The online picture is different, however. Greater numbers of people are going online to shop and spending more. Data collection from retail sites showed that sales were up nearly 14 percent on the Monday following Thanksgiving, known as Cyber Monday, compared to a year ago, according to Web information firm Coremetrics. The amount spent per sale rose 38 percent, the firm says.

The trend highlights the importance of keeping the data centers powering e-commerce sites and online traffic running smoothly, says Dan Blum, principal analyst for the Burton Group.

"Availability is crucial," he says. "Without availability, you are going to lose traffic; you are going to lose business."

[ For timely data center news and expert advice on data center strategy, see CIO.com's Data Center Drilldown section. ]

Trying to revamp data-center operations during December is a sure way to get snowed under, as simple problems avalanche into operational issues. However, there are some fundamental lessons that companies who deal with the crush of customers have learned that companies can consider in the coming year.

Do Spring Cleaning in October

December is too late to worry about holiday spikes in traffic, says Blum. Companies need to start analyzing their operations for greater efficiency -- what he calls "spring cleaning," in early fall.

"It's a good time to look at your current content distribution networks and load balancing," he says. "It's too late to roll in new technology, but maybe you can plan for it next year."

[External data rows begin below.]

What follows belongs to an exercise in optimizing a design on an open flow for small area; a production flow would make more cautious choices.
The RTL was checked by simulation tests, not by an equivalence proof against the original design.
Power is estimated from default activity; no workload was simulated.

==> design/flow/design.v <==
module Pong_Top
  #(parameter BALL_N = 100000,   
    parameter PAD_N  = 250000)   
  (input  i_Clk,        
   input  i_Rst,        
   input i_Switch_1,
   input i_Switch_2,
   input i_Switch_3,
   input i_Switch_4,
   output o_VGA_HSync,
   output o_VGA_VSync,
   output [2:0] o_VGA_Red,
   output [2:0] o_VGA_Grn,
   output [2:0] o_VGA_Blu,
   output [3:0] o_Game_Test,
   output o_LED_1,
   output o_LED_2,
   output o_LED_3,
   output o_LED_4
   );
  wire [3:0] w_Switch = {i_Switch_4, i_Switch_3, i_Switch_2, i_Switch_1};
  reg  [3:0] r_Switch;
  reg  [3:0] r_Sig;
  reg  [3:0] r_LED;
  always @(posedge i_Clk)
    if (i_Rst)
      begin
        r_Switch <= 4'b0000;
        r_Sig    <= 4'b0000;
        r_LED    <= 4'b0000;
      end
    else
      begin
        r_Switch <= w_Switch;
        r_Sig    <= w_Switch & r_Switch;
        r_LED    <= r_LED ^ (w_Switch & r_Switch);
      end
  assign o_LED_1 = r_LED[0];
  assign o_LED_2 = r_LED[1];
  assign o_LED_3 = r_LED[2];
  assign o_LED_4 = r_LED[3];
  reg  [9:0] r_Col;
  reg  [9:0] r_Row;
  wire w_Col_End = r_Col == 799;
  wire w_Row_End = r_Row == 524;
  always @(posedge i_Clk)
    if (i_Rst)
      begin
        r_Col <= 799;
        r_Row <= 524;
      end
    else if (w_Col_End)
      begin
        r_Col <= 0;
        r_Row <= w_Row_End ? 10'd0 : r_Row + 1'b1;
      end
    else
      r_Col <= r_Col + 1'b1;
  reg r_HSync, r_VSync;
  always @(posedge i_Clk)
    if (i_Rst)
      begin
        r_HSync <= 1'b0;
        r_VSync <= 1'b0;
      end
    else
      begin
        r_HSync <= !(r_Col >= 660 && r_Col <= 751);
        r_VSync <= !((r_Row == 490 && r_Col >= 2) || r_Row == 491 ||
                     (r_Row == 492 && r_Col < 2));
      end
  assign o_VGA_HSync = r_HSync;
  assign o_VGA_VSync = r_VSync;
  reg  [1:0] r_Start_Cnt;
  wire w_Started = &r_Start_Cnt;
  reg  [1:0] r_Test;        
  always @(posedge i_Clk)
    if (i_Rst)
      begin
        r_Start_Cnt <= 2'd0;
        r_Test      <= 2'b00;
      end
    else
      begin
        if (r_Sig[0] && !w_Started)
          r_Start_Cnt <= r_Start_Cnt + 1'b1;
        r_Test <= {r_Test[0], w_Started};
      end
  assign o_Game_Test = {4{r_Test[1]}};
  reg  [6:0] r_Left;       
  reg  [7:0] r_Right;      
  reg  [17:0] r_LU, r_LD, r_RU, r_RD;
  wire w_LU_Go = r_Sig[0] && w_Started;
  wire w_LD_Go = r_Sig[1] && w_Started;
  wire w_RU_Go = r_Sig[2];
  wire w_RD_Go = r_Sig[3] && w_Started;
  wire w_LU_At = r_LU == PAD_N;
  wire w_LD_At = r_LD == PAD_N;
  wire w_RU_At = r_RU == PAD_N;
  wire w_RD_At = r_RD == PAD_N;
  wire w_LU_Over = r_LU > PAD_N;
  wire w_LD_Over = r_LD > PAD_N;
  wire w_RU_Over = r_RU > PAD_N;
  wire w_RD_Over = r_RD > PAD_N;
  wire w_LU_Move = w_LU_Go && w_LU_At && r_Left >= 2;
  wire w_LD_Move = w_LD_Go && w_LD_At && r_Left <= 106;
  wire w_RU_Move = w_RU_Go && w_RU_At;
  wire w_RD_Move = w_RD_Go && w_RD_At && r_Right <= 106;
  always @(posedge i_Clk)
    if (i_Rst)
      begin
        r_Left  <= 7'd25;
        r_Right <= 8'd105;
        r_LU <= 0;
        r_LD <= 0;
        r_RU <= 0;
        r_RD <= 0;
      end
    else
      begin
        if (w_LD_Move)
          r_Left <= r_Left + 1'b1;
        else if (w_LU_Move)
          r_Left <= r_Left - 1'b1;
        if (w_RD_Move)
          r_Right <= r_Right + 1'b1;
        else if (w_RU_Move)
          r_Right <= r_Right - 1'b1;
        if (w_LU_Go)
          r_LU <= (w_LU_Move || w_LU_Over) ? 18'd0 : r_LU + 1'b1;
        if (w_LD_Go)
          r_LD <= (w_LD_Move || w_LD_Over) ? 18'd0 : r_LD + 1'b1;
        if (w_RU_Go)
          r_RU <= (w_RU_Move || w_RU_Over) ? 18'd0 : r_RU + 1'b1;
        if (w_RD_Go)
          r_RD <= (w_RD_Move || w_RD_Over) ? 18'd0 : r_RD + 1'b1;
      end
  wire [9:0] w_HL = {1'b0, r_Left, 2'b00};
  wire [9:0] w_HR = {r_Right, 2'b10};
  reg  [16:0] r_Ball_Cnt;
  reg  [8:0]  r_BX;         
  reg  [8:0]  r_BY;
  reg         r_DX, r_DY;
  reg  [2:0]  r_T1, r_T2;
  wire w_Tick = r_Ball_Cnt == BALL_N;
  wire [10:0] w_YL = {2'b00, r_BY} - {1'b0, w_HL};
  wire [10:0] w_YR = {2'b00, r_BY} - {1'b0, w_HR};
  wire w_Y5   = r_BY >= 5;
  wire w_InL  = w_Y5 && !w_YL[10] && w_YL <= 53;
  wire w_InR  = w_Y5 && !w_YR[10] && w_YR <= 53;
  wire w_Top  = r_BY == 1;
  wire w_Bot  = r_BY == 479;
  wire w_Hit  = r_DX ? (r_DY ? ((r_BX == 254 || r_BX == 255) && !w_Bot && w_InR)
                             : (r_BX == 255 && w_InR))
                     : (r_BX == 14 && w_InL && !(r_DY && w_Bot));
  wire w_Wall = r_DY ? w_Bot : w_Top;
  wire w_DX_N = r_DX ^ w_Hit;
  wire w_DY_N = r_DY ^ (!w_Hit && w_Wall);
  always @(posedge i_Clk)
    if (i_Rst)
      begin
        r_Ball_Cnt <= 0;
        r_BX <= 9'd160;
        r_BY <= 9'd240;
        r_DX <= 1'b1;
        r_DY <= 1'b1;
        r_T1 <= 3'd0;
        r_T2 <= 3'd0;
      end
    else if (w_Tick)
      begin
        r_Ball_Cnt <= 0;
        if (r_BX == 0)
          begin
            r_T2 <= (r_T2 == 4) ? 3'd0 : r_T2 + 1'b1;
            if (r_T2 == 4)
              r_T1 <= 3'd0;
            r_BX <= 9'd160;
            r_BY <= 9'd240;
            r_DX <= 1'b0;
            r_DY <= 1'b0;
          end
        else if (r_BX == 320)
          begin
            r_T1 <= (r_T1 == 4) ? 3'd0 : r_T1 + 1'b1;
            if (r_T1 == 4)
              r_T2 <= 3'd0;
            r_BX <= 9'd160;
            r_BY <= 9'd240;
            r_DX <= 1'b1;
            r_DY <= 1'b0;
          end
        else
          begin
            r_DX <= w_DX_N;
            r_DY <= w_DY_N;
            r_BX <= w_DX_N ? r_BX + 1'b1 : r_BX - 1'b1;
            r_BY <= w_DY_N ? r_BY + 1'b1 : r_BY - 1'b1;
          end
      end
    else
      r_Ball_Cnt <= r_Ball_Cnt + 1'b1;
  wire [10:0] w_RL = {1'b0, r_Row} - {1'b0, w_HL};
  wire [10:0] w_RR = {1'b0, r_Row} - {1'b0, w_HR};
  wire w_Pad_L = r_Col >= 17  && r_Col <= 27  && !w_RL[10] && w_RL >= 5 && w_RL <= 53;
  wire w_Pad_R = r_Col >= 509 && r_Col <= 519 && !w_RR[10] && w_RR >= 5 && w_RR <= 53;
  wire [10:0] w_BXF = {1'b0, r_BX, 1'b0};
  wire [10:0] w_BYF = {2'b00, r_BY};
  wire w_Ball_C = ({1'b0, r_Col} == w_BXF) || ({1'b0, r_Col} + 1 == w_BXF) ||
                  ({1'b0, r_Col} == w_BXF + 1);
  wire w_Ball_R = ({1'b0, r_Row} == w_BYF) || ({1'b0, r_Row} + 1 == w_BYF) ||
                  ({1'b0, r_Row} == w_BYF + 1);
  wire w_Ball = w_Ball_C && w_Ball_R;
  wire w_Tally_Row = r_Row >= 10 && r_Row <= 20;
  wire w_Tally =
    w_Tally_Row &&
    ((r_T1 >= 1 && r_Col >= 100 && r_Col <= 102) ||
     (r_T1 >= 2 && r_Col >= 105 && r_Col <= 107) ||
     (r_T1 >= 3 && r_Col >= 110 && r_Col <= 112) ||
     (r_T1 >= 4 && r_Col >= 115 && r_Col <= 117) ||
     (r_T2 >= 1 && r_Col >= 400 && r_Col <= 402) ||
     (r_T2 >= 2 && r_Col >= 405 && r_Col <= 407) ||
     (r_T2 >= 3 && r_Col >= 410 && r_Col <= 412) ||
     (r_T2 >= 4 && r_Col >= 415 && r_Col <= 417));
  wire w_Pixel = w_Pad_L || w_Pad_R || w_Ball || w_Tally;
  reg [2:0] r_Video;
  always @(posedge i_Clk)
    if (i_Rst)
      r_Video <= 3'b000;
    else
      r_Video <= {r_Video[1:0], w_Started && w_Pixel};
  assign o_VGA_Red = {3{r_Video[2]}};
  assign o_VGA_Grn = {3{r_Video[2]}};
  assign o_VGA_Blu = {3{r_Video[2]}};
endmodule
==> design/flow/run.sh <==
#!/bin/bash
# synth_recipe.tcl (not shown) runs the flow's synth.tcl, then flattens the netlist and writes it again
# the make line also repeats each setting of config.mk as NAME=value (left out here)
make -C /OpenROAD-flow-scripts/flow DESIGN_CONFIG=/design/flow/config.mk WORK_HOME=/design/flow/orfs CLKGATE_MAP_FILE= SYNTH_SCRIPT=/design/flow/synth_recipe.tcl finish
==> design/flow/config.mk <==
export PLATFORM = sky130hd
export DESIGN_NAME = Pong_Top
export DESIGN_NICKNAME = Pong_Top
export VERILOG_FILES = /design/flow/design.v
export SDC_FILE = /design/flow/constraint.sdc
export NUM_CORES = 4
export LEC_CHECK = 0
export CAP_MARGIN = 20
export CORE_MARGIN = 2
export CORE_UTILIZATION = 40
export SLEW_MARGIN = 20
==> design/flow/constraint.sdc <==
create_clock -name core_clock -period 20.0 [get_ports {i_Clk}]
set_input_delay 4.0000 -clock core_clock [delete_from_list [all_inputs] [get_ports {i_Clk}]]
set_output_delay 4.0000 -clock core_clock [all_outputs]
set_load 0.01 [all_outputs]
==> results.yml <==
synth:
  ys_seq_area_frac: 0.304
  synth-edff-count: 0
  netlist_area_um2: 11300
  syn-num-nets: 1520
  synth.top_cells.by_area: "sky130_fd_sc_hd__dfxtp_1 30%, sky130_fd_sc_hd__ha_1 8.7%, sky130_fd_sc_hd__nor2_1 7.0%, sky130_fd_sc_hd__xnor2_1 5.9%, sky130_fd_sc_hd__xor2_1 5.9%"
  synth_async_sr_flop_share: 0
  synth_adder_area_share: 0.0992
  synth_top_flop_cell: "sky130_fd_sc_hd__dfxtp_1"
  dominant_combinational_cell_family_by_area_after_synthesis: "simple AND/OR/NAND/NOR gates"
  synth_mux_area_frac: 0.0107
  synth.distinct_cells: 71
  number_of_synthesized_register_bits: 171
  count_of_mapped_cells_out_of_synthesis: 1429
  share_of_the_synthesized_netlist_area_taken_by_xor_and_xnor_gates: 0.118
  synth_compound_gate_area_share: 0.151
  synth_simple_gate_area_share: 0.260
  synth_largest_type_area_fraction: 0.304
  synth_area_leader_cell: "sky130_fd_sc_hd__dfxtp_1"
  post_synth.cell_area_avg_um2: 7.87
  number_of_synthesis_warnings: 1
worst_hold_path:
  hold_path.startpoint: "r_Test[0]"
  holdPathEnd: "r_Test[1]"
  timing.hold.worst.class: "reg -> reg"
  min_path_cells: 1
clocking:
  root_buffer: "sky130_fd_sc_hd__clkbuf_16"
  cts-htree-levels: 4
  cts_num_sinks: 171
  post_cts_hold_buffer_count: 0
  post_cts.resized_instances: 0
  tritoncts_buffers: 17
  clkLatencyLatePin_ns: 0.43
  post_cts_setup_driven_buffer_insertion_count: 0
  cts_tree: "done"
  clockBufferDepth: 2
  cts.clk_slew.worst_paths_ns: 0.07
setup_path:
  crit_required_ns: 16.00
  timing.reg2reg.setup_slack_ns: 14.84
  criticalPathCategory: "reg -> out"
  worstReg2RegEnd: "r_BX[8]"
  cp_max_fo: 9
  cp_num_buf_inv: 1
  crit_path_end_kind: "output pin"
  cpPeakStageDelay_ns: 0.59
  cp-start-kind: "register"
  cp_slowest_cell: "sky130_fd_sc_hd__clkdlybuf4s50_1"
  ff2ff_path_depth: 15
  arrival_time_of_data_at_the_critical_path_endpoint_ns: 1.46
  path_cells: "clkdlybuf4s50_1"
  critical-path-top-delay-family: "buffers and inverters"
  worst_r2r_startpoint: "r_BY[1]"
final_layout:
  mostFrequentLayoutCells: "210 x sky130_fd_sc_hd__nor2_1, 171 x sky130_fd_sc_hd__dfxtp_1, 124 x sky130_fd_sc_hd__nand2_1, 78 x sky130_fd_sc_hd__ha_1"
  drive_above_1_share: 0.0347
  fin_nets: 1491
  n_antenna_cell: 0
  final_common_cell: "sky130_fd_sc_hd__nor2_1"
  synthToLayoutAreaGrowth_pct: 8.61
placed_design:
  dp_hpwl_um: 19500
  place_congestion: 0.859
  place.port_buffers: 24
grt:
  first_global_vias: 8952
  global_route_wire_length_before_repair_um: 44700
  grt_overflow_total: 0
  grt_antenna_before_repair: 0
  overall_global_routing_usage: 0.187
  largest_net_degree_at_the_start_of_global_routing: 49
route:
  detail_route.iter0.violations: 561
  antenna_left: 0
  detail_route.wl_per_cell_um: 14.9
  vias_per_instance: 5.41
  post-route-drc-count: 0
  routed-via-count: 9693
  drt_first_pass_iters: 6
  drt-total-wl_um: 26700
timing:
  worst-slew-pin-transition_ns: 0.785
  final_max_slew_viol_count: 0
  finalCritPeriodShare: 0.273
  fmax_mhz: 183
  report.final.setup_viol: 0
  fin_tns_setup_ns: 0
  finalClockSkew_ns: 0.0136
  rsz0062_at_grt: "false"
  layout_min_cycle_time_ns: 5.46
  slew-limit-headroom: 0.474
  final_report_hold_violation_count: 0
power_and_ir_drop:
  leakagePower_nw: 4.65
  power_density_nw_per_um2: 70.0
  peakVddDrop_uv: 44.4
  design_power_total_w: 0.000855
floorplan:
  std_cell_rows: 61
  die_width_um: 172
  die_h_um: 172
  top_level_ports: 25
  floorplan.initialDensity: 0.406
  placeableCoreArea_um2: 27700
  fp.dieArea_um2: 29500
status:
  status: "no timing/DRC/antenna violations"
run:
  cap_viol_max_count: 0
## synthesized netlist by cell type (all sizes together), types with 4 or more instances
cell	n
a2111oi	7
nor2	210
dfxtp	171
o21bai	4
nand2b	8
o31ai	15
a21oi	66
a21o	18
nor2b	25
o211ai	11
nor3b	8
and4	4
a22o	4
nor3	38
a211oi	15
nand2	125
and3	39
xnor2	76
nor4	21
clkbuf	48
xor2	76
inv	67
nand3b	4
ha	78
and2	9
o2111ai	4
fa	7
or3	10
nand4	25
o31a	7
o22ai	10
mux2i	12
o32ai	4
or4	13
o21ai	52
nand3	58
a31oi	10
buf	28
## layout make-up
class,count,area (um2)
Clock buffer,17,425
Clock inverter,15,178
Fill cell,2815,15500
Inverter,68,255
Multi-Input combinational cell,1114,7200
Sequential cell,171,3420
Tap cell,378,473
Timing Repair Buffer,28,265
## cells by family after synthesis
group | count (synthesis)
AO/OA/AOI/OAI | 258
XOR/XNOR | 152
adder cells (fa/ha/maj) | 85
buffers and inverters | 144
flip-flops | 171
multiplexers | 12
AND/OR/NAND/NOR | 607
## how the worst max path moves through the flow
stage	depth (start not counted)	slack, ns	to	startpoint
after floorplan	6	15.04	r_Row[7]	i_Rst
after global placement	6	14.38	r_BX[8]	i_Rst
after detailed placement	6	14.35	r_BX[8]	i_Rst
after CTS	1	14.51	o_VGA_Red[1]	r_Video[2]
after global routing	1	14.47	o_VGA_Red[1]	r_Video[2]
final	1	14.54	o_VGA_Red[1]	r_Video[2]
## where the power goes
group | switching (W) | total (W) | leakage (nW) | internal, W
Combinational | 0.0000744 | 0.000132 | 2.98 | 0.0000580
Sequential | 0.0000364 | 0.000388 | 1.38 | 0.000352
Clock | 0.000166 | 0.000335 | 0.282 | 0.000169
## state kept, by name, indices dropped and copies added (netlist names)
name,flops
r_RD,18
r_LD,18
r_DX,1
r_T1,3
r_LU,18
r_LED,4
r_Row,10
r_T2,3
r_Right,8
r_Col,10
r_HSync,1
r_RU,18
r_BY,9
r_Video,3
r_Test,2
r_Ball_Cnt,17
r_Left,7
r_BX,9
r_Switch,4
r_Sig,4
r_DY,1
r_VSync,1
r_Start_Cnt,2
## layer usage
| layer | vias to the layer above | global-route usage | routed length (um) |
|---|---|---|---|
| li1 | 4942 | - | - |
| met1 | 4542 | 0.257 | 13100 |
| met2 | 174 | 0.301 | 12000 |
| met3 | 35 | 0.0255 | 1000 |
| met4 | 0 | 0.0641 | 613 |
| met5 | - | 0 | 0 |
## metrics by stage
step | instance area [um2] | worst slack (ns) | utilization | std cells | hold slack [ns]
after floorplan | 11300 | 15.04 | - | 1429 | 0.414
after global placement | 11600 | 14.38 | 0.419 | 1759 | 0.428
after detailed placement | 11600 | 14.35 | 0.419 | 1759 | 0.423
after CTS | 12200 | 14.51 | 0.441 | 1791 | 0.440
after global routing | 12200 | 14.47 | 0.441 | 1791 | 0.463
final | 12200 | 14.54 | 0.441 | 1791 | 0.439

==> what the ideal ports hide <==
Ports are ideal in the flow. The routed layout listed here was re-timed in OpenROAD. Step 1 assumes that a clkbuf_16 drives the clock port and a buf_2 every other input. Step 2 also shifts input and output timing later by t, the mid clock arrival at the registers, as if the neighbouring blocks saw the same clock. Slacks: ideal ports / drivers / drivers and shift; pairs: ideal ports / drivers.
t, ns: 0.474
setup WS [ns]: 14.542 / 14.494 / 14.334
worst hold slack (ns): 0.439 / 0.439 / 0.439
worst slew at a driven data input, ns: 0.03
After both steps setup and hold are still met in this run. For this run, drivers alone change the setup slack by -0.048 ns; drivers and shift together by -0.208 ns.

In addition to deploying new technology before the end of fall, companies also need to look at staffing issues to make sure that the right people are always on staff or on call to handle problems if they arise. The staffing plan should also be worked out before the end of fall, he says.

"You have to ask, 'What is your minimum staffing level to, not only keep the plane flying, but keep it flying safely,'" Blum says.

Play Defense

The holiday rush heightens at least two online threats for corporate data centers.

Companies that rely on the traffic for revenue, such as e-commerce providers, need to be prepared for opportunistic denial-of-service attacks. Cyber criminals have learned to hit companies with a flood of data during their highest revenue periods, attempting to extort money from the businesses in exchange for stopping the attacks. In the last year, 29 percent of companies have reported denial-of-service attacks, up from 21 percent the prior year, according to a survey of firms released this week by the Computer Security Institute.

"If you are not going to pay the blackmail money and you make our living on e-commerce ... you might want to think about getting some distributed denial-of-service mitigation," Blum says. "That will give you the emergency bandwidth to deal with any bandwidth spikes and also give you the capability to resist these attacks."

In addition to denial-of-service attacks, companies have to be on the lookout for a jump in intrusion attempts typical of this time of the year, says Georg Hess, CEO of Art of Defence, a Web application firewall provider. While attacks do not rise proportionally to the increase in traffic, the company's clients do see a 5- to 10-percent increase in attacks.

"During this period there is more traffic so it is easier for the attackers to try out a variety of attacks," Hess says.

Consider a Trip to the Cloud

For companies that have thus far eschewed cloud computing, using the pay-as-you-go resource could be just the thing for holiday spikes.

Among Art of Defence's clients, which include five of the top-10 e-commerce sites in Europe, using cloud resources to spin up additional virtual servers to handle a spike in customer traffic has become a best practice, Hess says.

"They start 10 to 14 days before the Christmas season (preparing cloud capabilities) to make sure that they have the resources they need," he says.

The addition of cloud computing results in a three-tiered model for infrastructure: Critical business components stay within the company, static online components are hosted with a large provider, and cloud services handle traffic overflow and redundancy, Hess says.

The technique "is one of the best use cases, from a CIO perspective, for cloud capabilities," Hess says.